American college football season

The 1894 Western University of Pennsylvania football team was an American football team that represented the Western University of Pennsylvania (now known as the University of Pittsburgh) as an independent during the 1894 college football season.

==Schedule==

| Date | Opponent | Site | Result | Source |
|---|---|---|---|---|
| October 13 | at Sewickley Athletic Club | Sewickley, PA | W 6–0 |  |
| October 27 | at Indiana Normal (PA) | Indiana, PA | L 0–44 |  |

==Season recap==
The 1894 football season for the Western University of Pennsylvania (WUP) was a short two-game affair. The forfeiture of the two football games the previous year and the desire of the WUP's best players to play for a club team left the athletic department in somewhat of a chaotic mess. Their best player, Joe Trees, opted to play for the Pittsburgh Athletic Club. Neither the Athletic Association nor the Alumni Athletic Advisory Board made an effort to regenerate interest in Western University football for this season. The team compiled a 1–1 record and was outscored by a total of 44 to 6.

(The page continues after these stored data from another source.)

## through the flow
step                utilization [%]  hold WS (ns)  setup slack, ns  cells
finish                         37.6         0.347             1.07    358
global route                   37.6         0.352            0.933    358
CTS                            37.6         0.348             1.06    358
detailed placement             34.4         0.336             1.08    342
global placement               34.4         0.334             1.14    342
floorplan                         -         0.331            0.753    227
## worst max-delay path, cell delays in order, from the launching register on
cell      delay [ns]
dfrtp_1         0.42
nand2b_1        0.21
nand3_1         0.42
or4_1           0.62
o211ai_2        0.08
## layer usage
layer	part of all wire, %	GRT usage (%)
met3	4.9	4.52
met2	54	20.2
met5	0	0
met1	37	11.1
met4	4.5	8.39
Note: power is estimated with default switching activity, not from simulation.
$ cat src/rtl/intr_pkg.sv
// Shared constants, state encoding and helpers for the 8080 INTA sequencer.
// Optional RST n decoding is controlled by the RST_DECODE_EN macro.
`timescale 1ns/1ps
package intr_pkg;

    localparam logic [7:0] CALL_OPC_DEF = 8'hCD;
    localparam logic [7:0] RST_MASK     = 8'hC7;
    localparam logic [7:0] RST_MATCH    = 8'hC7;

    localparam logic [7:0] INT0_VEC = 8'h08;
    localparam logic [7:0] INT1_VEC = 8'h18;
    localparam logic [7:0] INT2_VEC = 8'h28;
    localparam logic [7:0] INT3_VEC = 8'h38;

    typedef enum logic [2:0] {
        S_IDLE,
        S_STROBE,
        S_WAIT,
        S_CHECK,
        S_DONE
    } state_t;

    typedef enum logic [1:0] {
        CLS_INVALID,
        CLS_CALL,
        CLS_RST
    } byte_cls_t;

    // RST n jumps to page-zero address n*8.
    function automatic logic [15:0] rst_vector(input logic [7:0] opc);
        return {8'h00, 2'b00, opc[5:3], 3'b000};
    endfunction

endpackage

$ cat src/rtl/intr_ack_dec.sv
// First-byte classifier (CALL / RST n / invalid) and service-address assembly.
// RST n is only recognised when RST_DECODE_EN is defined.
`timescale 1ns/1ps
module intr_ack_dec
    import intr_pkg::*;
#(
    parameter logic [7:0] CALL_OPC = CALL_OPC_DEF
) (
    input  logic [7:0]  byte0,
    input  logic [7:0]  byte1,
    input  logic [7:0]  byte2,
    output byte_cls_t   cls,
    output logic [15:0] vec_addr
);

    always_comb begin
        cls      = CLS_INVALID;
        vec_addr = {byte2, byte1};
        if (byte0 == CALL_OPC) begin
            cls = CLS_CALL;
        end
`ifdef RST_DECODE_EN
        else if ((byte0 & RST_MASK) == RST_MATCH) begin
            cls      = CLS_RST;
            vec_addr = rst_vector(byte0);
        end
`else
`endif
    end

endmodule

$ cat src/rtl/intr_ack_seq.sv
// CPU-side 8080 interrupt acknowledge sequencer: runs the INTA read cycles and
// owns INTE. Define RST_DECODE_EN to accept single-byte RST n acknowledges.
`timescale 1ns/1ps
module intr_ack_seq
    import intr_pkg::*;
#(
    parameter int          DATA_LAT = 1,
    parameter logic [7:0]  CALL_OPC = CALL_OPC_DEF
) (
    input  logic        clock,
    input  logic        reset,
    input  logic        cpu_intr,
    output logic        cpu_inte,
    output logic        cpu_inta,
    output logic        cpu_rd,
    input  logic [7:0]  cpu_inst,
    input  logic        instr_done,
    input  logic        ei_set,
    input  logic        di_clr,
    output logic        ack_busy,
    output logic        vec_valid,
    output logic [15:0] vec_addr,
    output logic        ack_err
);

    localparam logic [2:0] LAT = 3'(DATA_LAT);

    state_t      state_q, state_d;
    logic        inte_q, inte_d;
    logic        inta_q, inta_d;
    logic        rd_q, rd_d;
    logic        busy_q, busy_d;
    logic        valid_q, valid_d;
    logic        err_q, err_d;
    logic [15:0] vec_q, vec_d;
    logic [1:0]  idx_q, idx_d;
    logic [2:0]  cnt_q, cnt_d;
    logic [7:0]  slot0_q, slot0_d;
    logic [7:0]  slot1_q, slot1_d;
    logic [7:0]  slot2_q, slot2_d;

    byte_cls_t   cls;
    logic [15:0] dec_vec;

    intr_ack_dec #(.CALL_OPC(CALL_OPC)) u_dec (
        .byte0    (slot0_q),
        .byte1    (slot1_q),
        .byte2    (slot2_q),
        .cls      (cls),
        .vec_addr (dec_vec)
    );

    always_comb begin
        state_d = state_q;
        inte_d  = inte_q;
        inta_d  = inta_q;
        rd_d    = 1'b0;
        busy_d  = busy_q;
        valid_d = 1'b0;
        err_d   = 1'b0;
        vec_d   = vec_q;
        idx_d   = idx_q;
        cnt_d   = cnt_q;
        slot0_d = slot0_q;
        slot1_d = slot1_q;
        slot2_d = slot2_q;

        // EI/DI are frozen while a sequence owns the flag; DI wins a tie.
        if (!busy_q) begin
            if (di_clr) begin
                inte_d = 1'b0;
            end else if (ei_set) begin
                inte_d = 1'b1;
            end
        end

        case (state_q)
            S_IDLE: begin
                if (instr_done && cpu_intr && inte_q) begin
                    state_d = S_STROBE;
                    inte_d  = 1'b0;
                    inta_d  = 1'b1;
                    busy_d  = 1'b1;
                    idx_d   = 2'd0;
                    rd_d    = 1'b1;
                end
            end
            S_STROBE: begin
                cnt_d   = LAT;
                state_d = S_WAIT;
            end
            S_WAIT: begin
                cnt_d = cnt_q - 3'd1;
                if (cnt_q == 3'd1) begin
                    case (idx_q)
                        2'd0:    slot0_d = cpu_inst;
                        2'd1:    slot1_d = cpu_inst;
                        default: slot2_d = cpu_inst;
                    endcase
                    state_d = S_CHECK;
                end
            end
            S_CHECK: begin
                case (idx_q)
                    2'd0: begin
                        if (cls == CLS_CALL) begin
                            idx_d   = 2'd1;
                            rd_d    = 1'b1;
                            state_d = S_STROBE;
                        end else if (cls == CLS_RST) begin
                            vec_d   = dec_vec;
                            valid_d = 1'b1;
                            state_d = S_DONE;
                        end else begin
                            err_d   = 1'b1;
                            state_d = S_DONE;
                        end
                    end
                    2'd1: begin
                        idx_d   = 2'd2;
                        rd_d    = 1'b1;
                        state_d = S_STROBE;
                    end
                    default: begin
                        vec_d   = dec_vec;
                        valid_d = 1'b1;
                        state_d = S_DONE;
                    end
                endcase
            end
            S_DONE: begin
                inta_d  = 1'b0;
                busy_d  = 1'b0;
                state_d = S_IDLE;
            end
            default: begin
                inta_d  = 1'b0;
                busy_d  = 1'b0;
                state_d = S_IDLE;
            end
        endcase
    end

    always_ff @(posedge clock) begin
        if (reset) begin
            state_q <= S_IDLE;
            inte_q  <= 1'b0;
            inta_q  <= 1'b0;
            rd_q    <= 1'b0;
            busy_q  <= 1'b0;
            valid_q <= 1'b0;
            err_q   <= 1'b0;
            vec_q   <= 16'h0000;
            idx_q   <= 2'd0;
            cnt_q   <= 3'd0;
            slot0_q <= 8'h00;
            slot1_q <= 8'h00;
            slot2_q <= 8'h00;
        end else begin
            state_q <= state_d;
            inte_q  <= inte_d;
            inta_q  <= inta_d;
            rd_q    <= rd_d;
            busy_q  <= busy_d;
            valid_q <= valid_d;
            err_q   <= err_d;
            vec_q   <= vec_d;
            idx_q   <= idx_d;
            cnt_q   <= cnt_d;
            slot0_q <= slot0_d;
            slot1_q <= slot1_d;
            slot2_q <= slot2_d;
        end
    end

    assign cpu_inte  = inte_q;
    assign cpu_inta  = inta_q;
    assign cpu_rd    = rd_q;
    assign ack_busy  = busy_q;
    assign vec_valid = valid_q;
    assign vec_addr  = vec_q;
    assign ack_err   = err_q;

endmodule

$ cat config.mk
export PLATFORM = sky130hd
export DESIGN_NAME = intr_ack_seq
export DESIGN_NICKNAME = d
export VERILOG_FILES = /design/src/rtl/intr_pkg.sv /design/src/rtl/intr_ack_dec.sv /design/src/rtl/intr_ack_seq.sv
export SDC_FILE = /design/constraint.sdc
export NUM_CORES = 1
export LEC_CHECK = 0
export CORE_MARGIN = 3
export CORE_UTILIZATION = 57
export DETAILED_ROUTE_END_ITERATION = 10
export PLACE_DENSITY = 0.81
export SLEW_MARGIN = 25
export SYNTH_ARGS = -nofsm -noshare
export SYNTH_HDL_FRONTEND = slang
export SYNTH_SLANG_ARGS = --single-unit
$ cat constraint.sdc
create_clock -name clock -period 2.2 [get_ports clock]
set_input_delay 0.44 -clock clock [delete_from_list [all_inputs] [get_ports clock]]
set_output_delay 0.44 -clock clock [all_outputs]
set_load 0.005 [all_outputs]
==> metrics.txt <==
status=completed; final period utilization=0.8192; Die Span X=68.88 um; number of buffers created by CTS=5; Setup CP Type=flip-flop to flip-flop; clk buf depth=2; post-CTS sizing=0; prevailing post-synth register cell=dfxtp_1; postcts setup bufs=0; worst slew pin tran=0.7001 ns; hpwl dp=slightly above 3 mm; clk_skew=0.006314 ns; asr flop ratio synth=0; Seq/Total Area, Yosys=0.4708; First DRT Iteration DRCs=151; worst-path cell chain=nand4b_1, nand2_1, a21oi_1; CTS Root Cell=clkbuf_8; Final WS setup=0.3978 ns; die height=~69 um; count of input and output buffers=35; f_max=554.9 MHz; library cells used by synthesis=43; Starting Density=0.6019; gr usage total=0.2066; Detail Route Antenna Nets=0; Setup WS pre-CTS=0.3722 ns; initial antenna violation count=0; critical path launch point type=flip-flop; Crit-path slowest cell=nand4b_1; Post-CTS Hold Buffers=0; Synth Cell Area=0.002253 mm^2; largest net degree at the start of global routing=63; RSZ-0062 raised after global routing=false; min cycle time layout=approximately 1.8 ns; Row Count=22; Reg2Reg Depth=3; DRT Pass-1 Iters=5; final wirelength=between 4 and 5 mm; Clock transition at path regs=0.09 ns; syn_area_per_cell=~9 um^2; Synth Register Bits=between 50 and 60; CP Capture Type=flip-flop; Boundary Pins=36; area leader, netlist=dfxtp_1; Max IR drop VDD=approximately 440 uV; H-tree Lvls=2; Post-Synthesis Cells=250; Hold/Removal Path Class=flip-flop to flip-flop; TritonCTS clock tree=built; delay-heaviest family, CP=simple AND/OR/NAND/NOR gates; antenna diode count=0; relative slew slack=0.5308; vias in the first global route=1577; Post-synth top cells=dfxtp_1 (53), nand2_1 (34), a21oi_1 (31); most frequent cell after synthesis=dfxtp_1; total gr overflow=0; CP max stage delay=between 0.6 and 0.7 ns; vias per cell=5.418; Yosys warnings=0; Placer Congestion=0.7554; final number of hold-violating endpoints=0; area grow syn2layout=19.38%; worst skew pair latency=0.30 ns; Worst Path Arrival=1.99 ns; CP required=2.39 ns; EDFF count, synth=0; Final setup viols=0; area share of the largest cell type after synthesis=0.4708; vias=1761; Power Density=594.0 mW/mm^2; first-pass GRT wire length=7.217 mm; fin. max-slew vios=0; drt drc=0; Nets=292; syn nets=266; synth top area cells=dfxtp_1 (47%), mux2i_1 (7.1%), nand2b_1 (6.9%); setup TNS=0 ns; WP depth=3; CP Max Fanout=17; layout cell share with drive strength beyond 1=0.06137; Buf/Inv on CP=0; Clock Sinks=between 50 and 60; P_leak=0.9404 nW; Max Cap Viol=0; drt wl/cell=roughly 13 um; core area=between 0.003 and 0.004 mm^2; die area=~0.0047 mm^2; Min-Delay Path Depth=2
--- src/rtl/watch_time_setter_pkg.sv ---
// Shared types and limits for the watch time-setting path.
// Edit FSM states, field indices and per-field wrap maxima.
package watch_time_setter_pkg;

  localparam int FIELD_W = 6;

  localparam logic [FIELD_W-1:0] HOURS_MAX  = 6'd23;
  localparam logic [FIELD_W-1:0] MINSEC_MAX = 6'd59;

  typedef enum logic [1:0] {
    RUN    = 2'd0,
    EDIT_H = 2'd1,
    EDIT_M = 2'd2,
    EDIT_S = 2'd3
  } state_t;

  // Bit position of each field inside the {h,m,s} blink mask.
  typedef enum logic [1:0] {
    FLD_S = 2'd0,
    FLD_M = 2'd1,
    FLD_H = 2'd2
  } field_t;

endpackage

--- src/rtl/button_debouncer.sv ---
// Raw button to single-cycle press pulse: 2-FF synchronizer, stability
// debouncer and rising-edge detector on the debounced level.
module button_debouncer #(
  parameter int DEBOUNCE_CYCLES = 1_000_000
) (
  input  logic clk,
  input  logic reset,
  input  logic btn,
  output logic press
);

  localparam int CNT_W = $clog2(DEBOUNCE_CYCLES + 1);
  localparam logic [CNT_W-1:0] CNT_LAST = CNT_W'(DEBOUNCE_CYCLES - 1);

  logic             sync_p0;
  logic             sync_p1;
  logic             level;
  logic [CNT_W-1:0] cnt;

  always_ff @(posedge clk) begin
    if (reset) begin
      sync_p0 <= 1'b0;
      sync_p1 <= 1'b0;
      level   <= 1'b0;
      cnt     <= '0;
      press   <= 1'b0;
    end else begin
      // stage p0/p1: metastability guard
      sync_p0 <= btn;
      sync_p1 <= sync_p0;
      press   <= 1'b0;
      // any agreement with the current level restarts the stability count
      if (sync_p1 == level) begin
        cnt <= '0;
      end else if (cnt == CNT_LAST) begin
        level <= sync_p1;
        cnt   <= '0;
        press <= sync_p1;
      end else begin
        cnt <= cnt + 1'b1;
      end
    end
  end

endmodule

--- src/rtl/watch_time_setter.sv ---
// Button-driven time editor: captures the running time, lets the user
// step hours/minutes/seconds with wrap-around, and loads the result back.
module watch_time_setter
  import watch_time_setter_pkg::*;
#(
  parameter int DEBOUNCE_CYCLES = 1_000_000,
  parameter int BLINK_CYCLES    = 50_000_000
) (
  input  logic               CLK100MHZ,
  input  logic               reset,
  input  logic               BTNC,
  input  logic               BTNU,
  input  logic               BTND,
  input  logic [FIELD_W-1:0] horas_in,
  input  logic [FIELD_W-1:0] minutos_in,
  input  logic [FIELD_W-1:0] segundos_in,
  output logic [FIELD_W-1:0] horas_set,
  output logic [FIELD_W-1:0] minutos_set,
  output logic [FIELD_W-1:0] segundos_set,
  output logic               load,
  output logic               editing,
  output logic [2:0]         blink_mask
);

  localparam int BLINK_W = $clog2(BLINK_CYCLES + 1);
  localparam logic [BLINK_W-1:0] BLINK_LAST = BLINK_W'(BLINK_CYCLES - 1);

  logic mode_p, up_p, down_p;
  logic step_up, step_dn;
  state_t state, state_nxt;
  field_t active;
  logic [FIELD_W-1:0] h, m, s;
  logic [BLINK_W-1:0] blink_cnt;
  logic               phase;

  // Out-of-range captures behave like the maximum on +1 and like 0 on -1.
  function automatic logic [FIELD_W-1:0] inc_wrap(input logic [FIELD_W-1:0] v,
                                                  input logic [FIELD_W-1:0] max);
    return (v >= max) ? '0 : v + 1'b1;
  endfunction

  function automatic logic [FIELD_W-1:0] dec_wrap(input logic [FIELD_W-1:0] v,
                                                  input logic [FIELD_W-1:0] max);
    return (v == '0 || v > max) ? max : v - 1'b1;
  endfunction

  button_debouncer #(.DEBOUNCE_CYCLES(DEBOUNCE_CYCLES)) u_mode (
    .clk(CLK100MHZ), .reset(reset), .btn(BTNC), .press(mode_p));
  button_debouncer #(.DEBOUNCE_CYCLES(DEBOUNCE_CYCLES)) u_up (
    .clk(CLK100MHZ), .reset(reset), .btn(BTNU), .press(up_p));
  button_debouncer #(.DEBOUNCE_CYCLES(DEBOUNCE_CYCLES)) u_down (
    .clk(CLK100MHZ), .reset(reset), .btn(BTND), .press(down_p));

  // mode pre-empts stepping; opposing steps cancel
  assign step_up = up_p & ~down_p & ~mode_p;
  assign step_dn = down_p & ~up_p & ~mode_p;

  always_ff @(posedge CLK100MHZ) begin
    if (reset) state <= RUN;
    else       state <= state_nxt;
  end

  always_comb begin
    state_nxt = state;
    load      = 1'b0;
    case (state)
      RUN:    if (mode_p) state_nxt = EDIT_H;
      EDIT_H: if (mode_p) state_nxt = EDIT_M;
      EDIT_M: if (mode_p) state_nxt = EDIT_S;
      EDIT_S: if (mode_p) begin
        state_nxt = RUN;
        load      = ~reset;
      end
      default: state_nxt = RUN;
    endcase
  end

  always_ff @(posedge CLK100MHZ) begin
    if (reset) begin
      h <= '0;
      m <= '0;
      s <= '0;
    end else if (state == RUN && mode_p) begin
      h <= horas_in;
      m <= minutos_in;
      s <= segundos_in;
    end else begin
      case (state)
        EDIT_H: if (step_up) h <= inc_wrap(h, HOURS_MAX);
                else if (step_dn) h <= dec_wrap(h, HOURS_MAX);
        EDIT_M: if (step_up) m <= inc_wrap(m, MINSEC_MAX);
                else if (step_dn) m <= dec_wrap(m, MINSEC_MAX);
        EDIT_S: if (step_up) s <= inc_wrap(s, MINSEC_MAX);
                else if (step_dn) s <= dec_wrap(s, MINSEC_MAX);
        default: ;
      endcase
    end
  end

  // Restarting on each field change makes a newly selected field visible first.
  always_ff @(posedge CLK100MHZ) begin
    if (reset || state_nxt != state) begin
      blink_cnt <= '0;
      phase     <= 1'b0;
    end else if (blink_cnt == BLINK_LAST) begin
      blink_cnt <= '0;
      phase     <= ~phase;
    end else begin
      blink_cnt <= blink_cnt + 1'b1;
    end
  end

  always_comb begin
    active = FLD_H;
    case (state)
      EDIT_M:  active = FLD_M;
      EDIT_S:  active = FLD_S;
      default: active = FLD_H;
    endcase
  end

  assign editing      = (state != RUN);
  assign blink_mask   = editing ? (3'(phase) << active) : 3'b000;
  assign horas_set    = h;
  assign minutos_set  = m;
  assign segundos_set = s;

endmodule
--- config.mk ---
export PLATFORM = sky130hd
export DESIGN_NAME = watch_time_setter
export DESIGN_NICKNAME = d
export VERILOG_FILES = /design/src/rtl/watch_time_setter_pkg.sv /design/src/rtl/button_debouncer.sv /design/src/rtl/watch_time_setter.sv
export SDC_FILE = /design/constraint.sdc
export NUM_CORES = 1
export LEC_CHECK = 0
export CAP_MARGIN = 5
export CORE_ASPECT_RATIO = 1.75
export CORE_MARGIN = 4
export CORE_UTILIZATION = 40
export CTS_CLUSTER_DIAMETER = 50
export DETAILED_ROUTE_END_ITERATION = 12
export PLACE_DENSITY = 0.61
export SKIP_CTS_REPAIR_TIMING = 1
export SLEW_MARGIN = 20
export SYNTH_ARGS = -nofsm -noshare
export SYNTH_HDL_FRONTEND = slang
export SYNTH_SLANG_ARGS = --single-unit
--- constraint.sdc ---
create_clock -name CLK100MHZ -period 1.75 [get_ports CLK100MHZ]
set_clock_uncertainty 0.05 [all_clocks]
set_input_delay 0.4375 -clock CLK100MHZ [delete_from_list [all_inputs] [get_ports CLK100MHZ]]
set_output_delay 0.4375 -clock CLK100MHZ [all_outputs]
set_load 0.01 [all_outputs]
==> results of run 1 <==
## flip-flops by register name, indices dropped and copies added (netlist names), 2 cells and up
register / cells
blink_cnt: 26
horas_set: 6
minutos_set: 6
segundos_set: 6
state: 2
u_down.cnt: 20
u_mode.cnt: 20
u_up.cnt: 20
## power groups by stage
| stage | sequential (mW) | clock (mW) | combinational (mW) |
|---|---|---|---|
| after floorplan | 2.79 | 0 | 0.0556 |
| after global placement | 2.79 | 0 | 0.129 |
| after detailed placement | 2.79 | 0 | 0.131 |
| after CTS | 2.73 | 3.61 | 0.132 |
| after global routing | 2.73 | 3.74 | 0.212 |
| final | 2.73 | 3.56 | 0.201 |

Edwin V. D. Johnston elucidated the troubles encountered during 1894 in an article in the February 16, 1921 Pitt Weekly:
"The financial affairs of the Association were in bad shape and the treasurer was unable to get sufficient funds to wipe out the $500 indebtedness. At a meeting of the Association Walter MacFarren was elected president and I was given the job of raising the $500. In the fall there were very few of the first or second teams (from 1893) who returned to college, partly on account of the financial crisis at that time. We decided to have a football team, however. The leading spirit in keeping things from smashing entirely was Clifford B. Connelly, now commissioner of the Department of Labor of Pennsylvania. We did not have any money to buy equipment and it was hard to get a team together. In some cases we were compelled to fill up with boys who expected to come to W.U.P. later. I must say for that team, however, that weight, size and reputation made no difference to them and, to use the vulgar expression, they surely had the 'guts'."

==Game summaries==
===At Sewickley Athletic Club===

On October 13, the first game of the 1894 season was played against the Sewickley Athletic Club in Sewickley, Pennsylvania. Early in the first half, WUP fullback Denniston scored a touchdown. Marchand kicked the goal after and the WUP had a 6–0 lead. The rest of the game was mostly played in Sewickley's territory but the WUP offense was unable to capitalize and score again.

The WUP starting lineup for the Sewickley game was Frank Blessing (left end), L. Marchand (left tackle), Charles Murray (left guard), Kohne (center), Kelly (right guard), Grove (right tackle), Ned Johnston (right end), Morrow (quarterback), Charles Rankin (left halfback), George Neale (right halfback) and Radcliffe Denniston (fullback). This game consisted of 20-minute halves.

| Team | 1 | 2 | Total |
|---|---|---|---|
| • WUP | 6 | 0 | 6 |
| Sewickley A.C. | 0 | 0 | 0 |

===At Indiana Normal===

On October 27, the WUP squad traveled to Indiana, Pennsylvania to do battle with the Indiana Normal eleven. The game consisted of 30–minute halves. The WUP eleven were outweighed, outmanned and outplayed as they went down to defeat 44–0. Halfback Kinports led the Normal assault on the WUP defense. He was ably assisted by Reed, Campbell, Feit, and Noble. The only downside for the Normal eleven was when halfback Reed fractured his ankle and was carried from the field. Noble replaced him and promptly scored a touchdown. The WUP offense only had the ball twice and was unable to generate any type of sustained drive. Quarterback Frank Blessing led the WUP team in tackling.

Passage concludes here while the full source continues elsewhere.